**Data to use:**
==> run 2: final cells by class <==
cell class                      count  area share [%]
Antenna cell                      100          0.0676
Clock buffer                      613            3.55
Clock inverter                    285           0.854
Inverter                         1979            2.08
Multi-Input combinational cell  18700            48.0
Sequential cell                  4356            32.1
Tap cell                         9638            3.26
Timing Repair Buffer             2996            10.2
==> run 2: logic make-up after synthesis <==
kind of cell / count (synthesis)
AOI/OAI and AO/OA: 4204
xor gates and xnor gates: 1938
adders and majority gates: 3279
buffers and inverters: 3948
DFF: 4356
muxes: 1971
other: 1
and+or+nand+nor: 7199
Background: an optimization exercise with open tools, aiming at small area. Do not read the settings as production practice. Function was checked by simulation only, so behaviour that the tests miss may differ from the original. Power figures rest on the tool's default switching activity, not on a simulated workload.

## decimal_rounding_unit_core
module decimal_rounding_unit_core (
  input  logic        clk_i,
  input  logic        rst_ni,
  input  logic        start_i,
  output logic        busy_o,
  input  logic [50:0] in_i,
  output logic        done_o,
  output logic [48:0] result_o,
  input  logic        cfg_we_i,
  input  logic [2:0]  cfg_data_i
);
For scale: ~1900 cells after synthesis, about 110 I/O pins.
clock: 6.0 ns
lec_check: 0
cap_margin: 20
core_margin: 2
core_utilization: 40
gpl_timing_driven: 0
setup_slack_margin: 0.2
slew_margin: 20
synth_hierarchical: 1
standard.sh (not shown) runs the stock make flow with config.mk's settings and CLKGATE_MAP_FILE= SYNTH_SCRIPT=/design/flow/synth_recipe.tcl, a recipe that flattens the netlist after the stock synthesis.
==> flow/flow/run.sh <==
#!/bin/bash
# Standard ORFS layout (the standard.sh, unchanged synthesis), with the port buffers
# made of the smallest buffer cell instead of the default choice.
set -euo pipefail
bash standard.sh "BUFFER_PORTS_ARGS=-buffer_cell sky130_fd_sc_hd__buf_1" finish > standard_make.log 2>&1
The first run completed with no timing, DRC or antenna violations.
Then changed:
Settings changed: SETUP_SLACK_MARGIN 0.2 to 0.3.
What happened:
- clock skew came out lower by 0.0056 ns
- final cell count is about the same
- synthesized cell count is unchanged
- setup slack barely changes
- wire length hardly moves

---

job 9103:
Another version of the RTL of decimal_rounding_unit_core (not shown whole).
For scale: about 1,900 cells after synthesis, roughly 18,000 sq um of cells after synthesis.
Settings: LEC_CHECK=0, CAP_MARGIN=20, CORE_MARGIN=2, CORE_UTILIZATION=40, GPL_TIMING_DRIVEN=0, SETUP_SLACK_MARGIN=0.1, SLEW_MARGIN=20, SYNTH_HIERARCHICAL=1; clock period 6.0 ns.
==> flow/flow/run.sh <==
#!/bin/bash
# Standard ORFS layout (the standard.sh, unchanged synthesis), with the port buffers
# made of the smallest buffer cell and no dummy clock loads in clock tree synthesis.
set -euo pipefail
bash standard.sh "BUFFER_PORTS_ARGS=-buffer_cell sky130_fd_sc_hd__buf_1" \
  "CTS_ARGS=-sink_clustering_enable -repair_clock_nets -dont_use_dummy_load -buf_list sky130_fd_sc_hd__clkbuf_8 -sink_clustering_size 16 -sink_clustering_max_diameter 80" finish > standard_make.log 2>&1
Job 9103 completed end to end with timing, DRC and antenna clean.
For job 9645, these inputs were changed with respect to job 9103:
==> flow/flow/run.sh <==
#!/bin/bash
# Standard ORFS layout (the standard.sh, unchanged synthesis), with the port buffers
# made of the smallest buffer cell and no dummy clock loads in clock tree synthesis.
set -euo pipefail
bash standard.sh "BUFFER_PORTS_ARGS=-buffer_cell sky130_fd_sc_hd__buf_1" \
  "CTS_ARGS=-sink_clustering_enable -repair_clock_nets -dont_use_dummy_load" finish > standard_make.log 2>&1
--- outcome ---
Compared to job 9103, job 9645 has post-cts repair resize count about 7.5% lower.
Final net count: job 9645 vs job 9103 — no meaningful difference
Re synthesized cell count: no difference whatsoever between job 9103 and job 9645.
Going from job 9103 to job 9645, non-clock buffer count grows by 1.
Clock network area share on job 9645 is up relative to job 9103.
Going from job 9103 to job 9645, initial antenna violation count shrank by 1, total power of the final layout shows an increase of 4.4%.
Changes in job 7754 relative to job 9645:
==> flow/flow/run.sh <==
#!/bin/bash
# Standard ORFS layout (the standard.sh, unchanged synthesis), with the port buffers
# made of the smallest buffer cell instead of the default choice.
set -euo pipefail
bash standard.sh "BUFFER_PORTS_ARGS=-buffer_cell sky130_fd_sc_hd__buf_1" finish > standard_make.log 2>&1
--- a/flow/config.mk
+++ b/flow/config.mk
@@ -10,5 +10,5 @@
 export CORE_UTILIZATION = 40
 export GPL_TIMING_DRIVEN = 0
-export SETUP_SLACK_MARGIN = 0.1
+export SETUP_SLACK_MARGIN = 0.15
 export SLEW_MARGIN = 20
 export SYNTH_HIERARCHICAL = 1
Notes after the runs:
- Compared with job 9645, final cell area excluding filler cells in job 7754 increased slightly.
- In job 7754 relative to job 9645, clock tree buffer count of the final layout had gone up by more than 10%.
- Lower layout-stage area growth over the synthesis result was reported by job 9645, not job 7754.
## Diff of input files: job 2048 against job 7754
==> flow/flow/run.sh <==
#!/bin/bash
# Standard ORFS layout (the standard.sh, unchanged synthesis), with the port buffers
# made of the smallest buffer cell, and a clock tree of clkbuf_8 cells with small sink clusters
# and no dummy clock loads. Tool output goes to standard_make.log and to ORFS's own logs.
set -euo pipefail
bash standard.sh "BUFFER_PORTS_ARGS=-buffer_cell sky130_fd_sc_hd__buf_1" \
  "CTS_ARGS=-sink_clustering_enable -repair_clock_nets -dont_use_dummy_load -buf_list sky130_fd_sc_hd__clkbuf_8 -sink_clustering_size 16 -sink_clustering_max_diameter 80" finish > standard_make.log 2>&1
--- a/flow/config.mk
+++ b/flow/config.mk
@@ -10,5 +10,5 @@
 export CORE_UTILIZATION = 40
 export GPL_TIMING_DRIVEN = 0
-export SETUP_SLACK_MARGIN = 0.15
+export SETUP_SLACK_MARGIN = 0.1
 export SLEW_MARGIN = 20
 export SYNTH_HIERARCHICAL = 1
Notes after the runs:
Endpoint of the worst setup timing path: vd_xa[8]$_DFF_P_ -> job 7754, vb_t[18]$_DFF_P_ -> job 2048. From job 7754 to job 2048 the numbers moved as follows: utilization of the core after routing decreased by 1.4 points relative to the old numbers, via count level, total routed wire length on the met1 layer went up. The power spent charging and discharging nets of job 2048 is lower than that of job 7754. Looking at multi-input gate share of total cell area, job 2048 sits 2.1 points higher than job 7754 does. Compared with job 7754, job 2048 shows a lower register-to-register slack. Taking job 7754 as the reference, in job 2048 achievable frequency shows a reduction of about 1.7%, global-route track usage on met3 shows a reduction of 0.45 points, period utilization shows an increase of 1.7 points. Run comparison: job 2048 launch point of the critical path ks[4]$_DFFE_PN1P_; job 7754 launch point of the critical path vb_t[7]$_DFF_P_.
For job 4244, these inputs were changed with respect to job 2048:
==> flow/flow/run.sh <==
#!/bin/bash
# Standard ORFS layout (the standard.sh, unchanged synthesis), with the port buffers
# made of the smallest buffer cell and no dummy clock loads in clock tree synthesis.
set -euo pipefail
bash standard.sh "BUFFER_PORTS_ARGS=-buffer_cell sky130_fd_sc_hd__buf_1" \
  "CTS_ARGS=-sink_clustering_enable -repair_clock_nets -dont_use_dummy_load -buf_list sky130_fd_sc_hd__clkbuf_8" finish > standard_make.log 2>&1
- For job 4244, the slowest cell on the critical path was a2111oi_0, unlike job 2048, where it was dfstp_2.
- On final design instance area without fill, job 2048 beats job 4244.
- Comparing job 4244 and job 2048, the lower final period demand of the worst path is on job 2048.
- Route | job 4244 vs job 2048 | wire longer in job 4244

[re-timing with driven ports]
The flow's constraints put no driver on any port. The routed layouts listed below were extracted and timed again, unchanged, in two steps.
Step 1: set_driving_cell puts a clkbuf_16 on clk_i and a buf_2 on each other input, an assumption about the parent block.
Step 2 adds t to the input delays and takes it off the output delays; t is the mean of the earliest and latest rising clock arrival at the registers after step 1. Input paths then give back, and output paths get back, about the clock's delay inside the block.
a / b / c = ideal ports / drivers / drivers and shift; a / b = the first two.
run	shift t [ns]	slack for setup (ns)	slew at the worst register clock pin (ns)	pins driven straight from the clock port
the first run of note 1	0.599	0.322 / 0.322 / -0.045	0.07 / 0.07	1
the second run of note 1	0.599	0.319 / 0.319 / -0.033	0.07 / 0.07	1
job 9103	0.601	0.252 / 0.252 / -0.108	0.10 / 0.10	1
job 9645	0.597	0.232 / 0.232 / -0.072	0.06 / 0.06	1
job 7754	0.619	0.352 / 0.329 / -0.113	0.07 / 0.07	1
job 2048	0.601	0.252 / 0.252 / -0.108	0.10 / 0.10	1
job 4244	0.601	0.158 / 0.158 / -0.116	0.06 / 0.06	1
With both steps, setup timing fails in every run listed, where it was met with ideal ports. For job 7754, which loses most, drivers alone change the setup slack by -0.023 ns; drivers and shift together by -0.465 ns.
What follows belongs to an exercise in optimizing a design on an open flow for small area and a short achievable clock period; a production flow would make more cautious choices. Where RTL was checked, it was by simulation tests only, not by an equivalence proof against the original.

==> v4 <==
==> flow/design.v (excerpt) <==
module alu_unit
#(
  parameter int unsigned WIDTH = 32
) (
  input  logic               clk,
  input  logic               rst_n,
  input  logic               in_valid,
  input  logic [WIDTH-1:0]   rs,
  input  logic [WIDTH-1:0]   rt,
  input  logic [alu_pkg::CTRL_W-1:0]  ctrl,
  input  logic [alu_pkg::SHAMT_W-1:0] sa,
  input  logic               div_signed,
  output logic               out_valid,
  output logic [WIDTH-1:0]   rd,
  output logic               overflow,
  output logic [WIDTH-1:0]   quotient,
  output logic [WIDTH-1:0]   remainder
);
  localparam int SPLIT = 14;
  localparam int RW    = 32 - SPLIT;
  logic        sub;
  logic [31:0] y, sum;
  logic [32:0] cy;
  logic        ovf, lt_s, lt_u;
  assign sub   = ctrl[3];
  assign y     = rt ^ {32{sub}};
  assign cy[0] = sub;
  genvar gi;
  generate
    for (gi = 0; gi < 32; gi++) begin : g_add
      assign sum[gi]  = rs[gi] ^ y[gi] ^ cy[gi];
      assign cy[gi+1] = (rs[gi] & y[gi]) | (rs[gi] & cy[gi]) | (y[gi] & cy[gi]);
    end
  endgenerate
  assign ovf  = (rs[31] == y[31]) && (sum[31] != rs[31]);
  ...
==> module alu_unit, before the edit <==
module alu_unit
#(
  parameter int unsigned WIDTH = 32
) (
  input  logic               clk,
  input  logic               rst_n,
  input  logic               in_valid,
  input  logic [WIDTH-1:0]   rs,
  input  logic [WIDTH-1:0]   rt,
  input  logic [alu_pkg::CTRL_W-1:0]  ctrl,
  input  logic [alu_pkg::SHAMT_W-1:0] sa,
  input  logic               div_signed,
  output logic               out_valid,
  output logic [WIDTH-1:0]   rd,
  output logic               overflow,
  output logic [WIDTH-1:0]   quotient,
  output logic [WIDTH-1:0]   remainder
);
  localparam int SPLIT = 14;
  localparam int RW    = 32 - SPLIT;
  logic        sub;
  logic [31:0] y, sum;
  logic [32:0] cy;
  logic        ovf, lt_s, lt_u;
  assign sub   = ctrl[3];
  assign y     = rt ^ {32{sub}};
  assign cy[0] = sub;
  genvar gi;
  generate
    for (gi = 0; gi < 32; gi++) begin : g_add
      assign sum[gi]  = rs[gi] ^ y[gi] ^ cy[gi];
      assign cy[gi+1] = (rs[gi] & y[gi]) | (rs[gi] & cy[gi]) | (y[gi] & cy[gi]);
    end
  endgenerate
  assign ovf  = (rs[31] == y[31]) && (sum[31] != rs[31]);
  assign lt_u = ~cy[32];
  assign lt_s = sum[31] ^ ovf;
  logic        left, fill;
  logic [31:0] sh_in, sh_out, sh_rev;
  always_comb begin
    left = (ctrl[1:0] == 2'b00);
    fill = (ctrl[1:0] == 2'b10) & rt[31];
    for (int i = 0; i < 32; i++) sh_in[i] = left ? rt[31-i] : rt[i];
    sh_out = sh_in;
    for (int k = 0; k < 5; k++)
      if (sa[k]) sh_out = (sh_out >> (1 << k)) | ({32{fill}} << (32 - (1 << k)));
    for (int i = 0; i < 32; i++) sh_rev[i] = sh_out[31-i];
  end
  logic [31:0] alu_rd_c;
  logic        alu_ovf_c;
  logic [3:0]  tt;
  logic        is_arith, is_srl, is_sll;
  always_comb begin
    case (ctrl)
      alu_pkg::ALU_AND: tt = 4'b1000;
      alu_pkg::ALU_OR:  tt = 4'b1110;
      alu_pkg::ALU_NOR: tt = 4'b0001;
      alu_pkg::ALU_XOR: tt = 4'b0110;
      default:          tt = 4'b0000;
    endcase
    is_arith = (ctrl == alu_pkg::ALU_ADDU) | (ctrl == alu_pkg::ALU_ADD) |
               (ctrl == alu_pkg::ALU_SUBU) | (ctrl == alu_pkg::ALU_SUB);
    is_srl   = (ctrl == alu_pkg::ALU_SRL) | (ctrl == alu_pkg::ALU_SRA);
    is_sll   = (ctrl == alu_pkg::ALU_SLL);
    for (int i = 0; i < 32; i++)
      alu_rd_c[i] = tt[{rs[i], rt[i]}] | (is_arith & sum[i]) |
                    (is_srl & sh_out[i]) | (is_sll & sh_rev[i]);
    alu_rd_c[0] = alu_rd_c[0] | ((ctrl == alu_pkg::ALU_SLTU) & lt_u) |
                  ((ctrl == alu_pkg::ALU_SLT) & lt_s);
    alu_ovf_c = ((ctrl == alu_pkg::ALU_ADD) | (ctrl == alu_pkg::ALU_SUB)) & ovf;
  end
  logic        neg_a, neg_b, b_zero;
  logic [31:0] mag_a, mag_b;
  logic [31:SPLIT] q_hi_c;
  logic [31:0] r_hi_c;
  always_comb begin
    neg_a  = div_signed & rs[31];
    neg_b  = div_signed & rt[31];
    mag_a  = neg_a ? (~rs + 32'd1) : rs;
    mag_b  = neg_b ? (~rt + 32'd1) : rt;
    b_zero = (rt == 32'd0);
  end
  alu_div32 #(.HI(31), .LO(SPLIT)) u_div_hi (
    .rin (32'd0), .a(mag_a), .b(mag_b), .q(q_hi_c), .rout(r_hi_c)
  );
  logic             out_valid_q;
  logic [WIDTH-1:0] rd_q;
  logic             overflow_q;
  logic [RW-1:0]    rem_q;
  logic [31:SPLIT]  qhi_q;
  logic [SPLIT-1:0] alo_q;
  logic [31:0]      b_q;
  logic             negq_q, negr_q;
  always_ff @(posedge clk) begin
    if (!rst_n) begin
      out_valid_q <= 1'b0;
      rd_q        <= '0;
      overflow_q  <= 1'b0;
      rem_q       <= '0;
      qhi_q       <= '0;
      alo_q       <= '0;
      b_q         <= 32'd1;
      negq_q      <= 1'b0;
      negr_q      <= 1'b0;
    end else begin
      out_valid_q <= in_valid;
      if (in_valid) begin
        rd_q        <= alu_rd_c;
        overflow_q  <= alu_ovf_c;
        rem_q       <= r_hi_c[RW-1:0];
        qhi_q       <= q_hi_c;
        alo_q       <= mag_a[SPLIT-1:0];
        b_q         <= mag_b;
        negq_q      <= (neg_a ^ neg_b) & ~b_zero;
        negr_q      <= neg_a;
      end
    end
  end
  logic [SPLIT-1:0] q_lo_c;
  logic [31:0]      r_c, q_c;
  alu_div32 #(.HI(SPLIT-1), .LO(0)) u_div_lo (
    .rin ({{SPLIT{1'b0}}, rem_q}), .a({qhi_q, alo_q}), .b(b_q), .q(q_lo_c), .rout(r_c)
  );
  assign q_c = {qhi_q, q_lo_c};
  assign out_valid = out_valid_q;
  assign rd        = rd_q;
  assign overflow  = overflow_q;
  assign quotient  = negq_q ? (~q_c + 32'd1) : q_c;
  assign remainder = negr_q ? (~r_c + 32'd1) : r_c;
endmodule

**Exercise brief:**
Word for word, restate the lines of the listing above starting at the line with "a / b / c = ideal" and ending at the line with "the clock port", and nothing outside them.

**Result of this task:**
a / b / c = ideal ports / drivers / drivers and shift; a / b = the first two.
run	shift t [ns]	slack for setup (ns)	slew at the worst register clock pin (ns)	pins driven straight from the clock port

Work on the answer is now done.